EL SEGUNDO ACTO -CINE, FICCIÓN Y CINE
Es el travelling, quizás, el movimiento de cámara que mejor representa el arte cinematográfico, el que mejor expresa que su esencia es el tiempo y, por tanto, el movimiento. Pero creo que nunca había visto que un director decidiese girar la cámara que realiza el travelling para mostrarnos los rieles por los que se mueve la misma, desnudando el truco, o, más bien, convirtiendo este recurso en un fin en sí mismo, en un bucle entre realidad y ficción.

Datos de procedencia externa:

Source: an optimization exercise on an open RTL-to-GDS flow (aim: small area, a short achievable clock period and few clock cycles). Production flows keep margins and buffers that such runs may drop. At most, simulation tests tie the RTL to the original design; equivalence was not proved. No activity file was given, so power comes from the tool's default toggle rates.

## run 1
==> flow/design.v (excerpt) <==
module pfpp_engine (
    input  wire         clk,
    input  wire         rst,
    input  wire         cmd_valid,
    input  wire [63:0]  cmd_word,
    output wire         busy,
    output reg  [3:0]   err,
    output wire [31:0]  result,
    output reg  [127:0] dirty,
    input  wire         cfg_coalesce,
    input  wire [31:0]  cfg_opc,        
    input  wire [15:0]  cfg_nopb,       
    input  wire [2:0]   cfg_rowlen,
    input  wire [2:0]   cfg_endlen,
    input  wire [12:0]  cfg_src_len,    
    input  wire [8:0]   cfg_pal_len,    
    output wire [6:0]   fb_addr,
    output wire         fb_we,
    output wire [127:0] fb_wdata,
    input  wire [127:0] fb_rdata,
    output wire [11:0]  src_addr,
    input  wire [7:0]   src_rdata,
    output wire [7:0]   pal_addr,
    input  wire [23:0]  pal_rdata,
    output reg          bus_req,
    output reg  [1:0]   bus_kind,
    output reg  [7:0]   bus_byte,
    input  wire         bus_done,
    input  wire         bus_err
);
Settings: LEC_CHECK=0, CAP_MARGIN=20, CORE_MARGIN=2, CORE_UTILIZATION=55, CTS_BUF_LIST=sky130_fd_sc_hd__clkbuf_8, SETUP_SLACK_MARGIN=5, SLEW_MARGIN=20; clock period 10.0 ns.
standard.sh (not shown) runs the stock make flow with config.mk's settings and CLKGATE_MAP_FILE= SYNTH_SCRIPT=/design/flow/synth_recipe.tcl, a recipe that flattens the netlist after the stock synthesis.
==> flow/flow/run.sh <==
#!/bin/bash
set -euo pipefail
MARGIN=$(cat flow/margin.txt)
PORTBUF=$(cat flow/portbuf.txt)
bash standard.sh SETUP_SLACK_MARGIN=$MARGIN "BUFFER_PORTS_ARGS=-buffer_cell $PORTBUF" finish > layout_make.log 2>&1
==> flow/flow/margin.txt <==
6.6
==> flow/flow/portbuf.txt <==
sky130_fd_sc_hd__buf_1
Run 1: no failed stages, no open violations at the end
Testbench counts of run 1, summed over its fixed seeds: cycles 443,746.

Esta es la esencia de la película El segundo acto (2025) del francés Quentin Dupieux. Si el autor de la reciente Daaaaaalí! (2024) suele jugar al metacine, aquí más que romper directamente derriba la cuarta pared: los personajes que nos presenta son actores muy conocidos del cine francés interpretando a actores muy parecidos a sí mismos -más no iguales- que se encuentran rodando una película. Léa Seydoux, Vincent Lindon, Louis Garrel y Raphaël Quenard entran y salen de sus personajes constantemente en una película que cuestiona directamente el cine en todos sus aspectos: la actual dictadura de lo políticamente correcto -¡Y el Me Too!- que puede ser necesaria pero esconde una tremenda hipocresía que acaba desactivando sus beneficios y convirtiendo el cine en algo muy falso; la vacuidad de las estrellas de cine, vistos como seres humanos inseguros y algo ruines; lo que sigue deslumbrando Hollywood -aunque esté representado por el muy independiente Paul Thomas Anderson-; la degradante transformación del cine como forma artística en 'contenidos' para plataformas, cuyos ejecutivos sueñan con utilizar la IA para abaratar costes y, sobre todo, para eliminar cualquier atisbo de alma, arte y humanidad -esta es la broma más corrosiva de la película, si tenemos en cuenta la participación de Netflix en la misma-. Sobre estos temas, Dupieux se despacha sin piedad, se permite ser muy incorrecto, y construye sus habituales sketches de humor para construir una película, como siempre, muy arriesgada. Lo más sorprendente de El segundo acto es cómo Dupieux se permite abandonar poco a poco la comedia para entrar en disquisiciones existencialistas -aunque siempre con humor- que dejan a un lado la crítica del cine como industria para reflexionar sobre cómo nuestra vida puede convertirse también en una ficción y a nosotros en espectadores de nuestra propia historia, lo que supone, ojo, una apuesta por la amoralidad.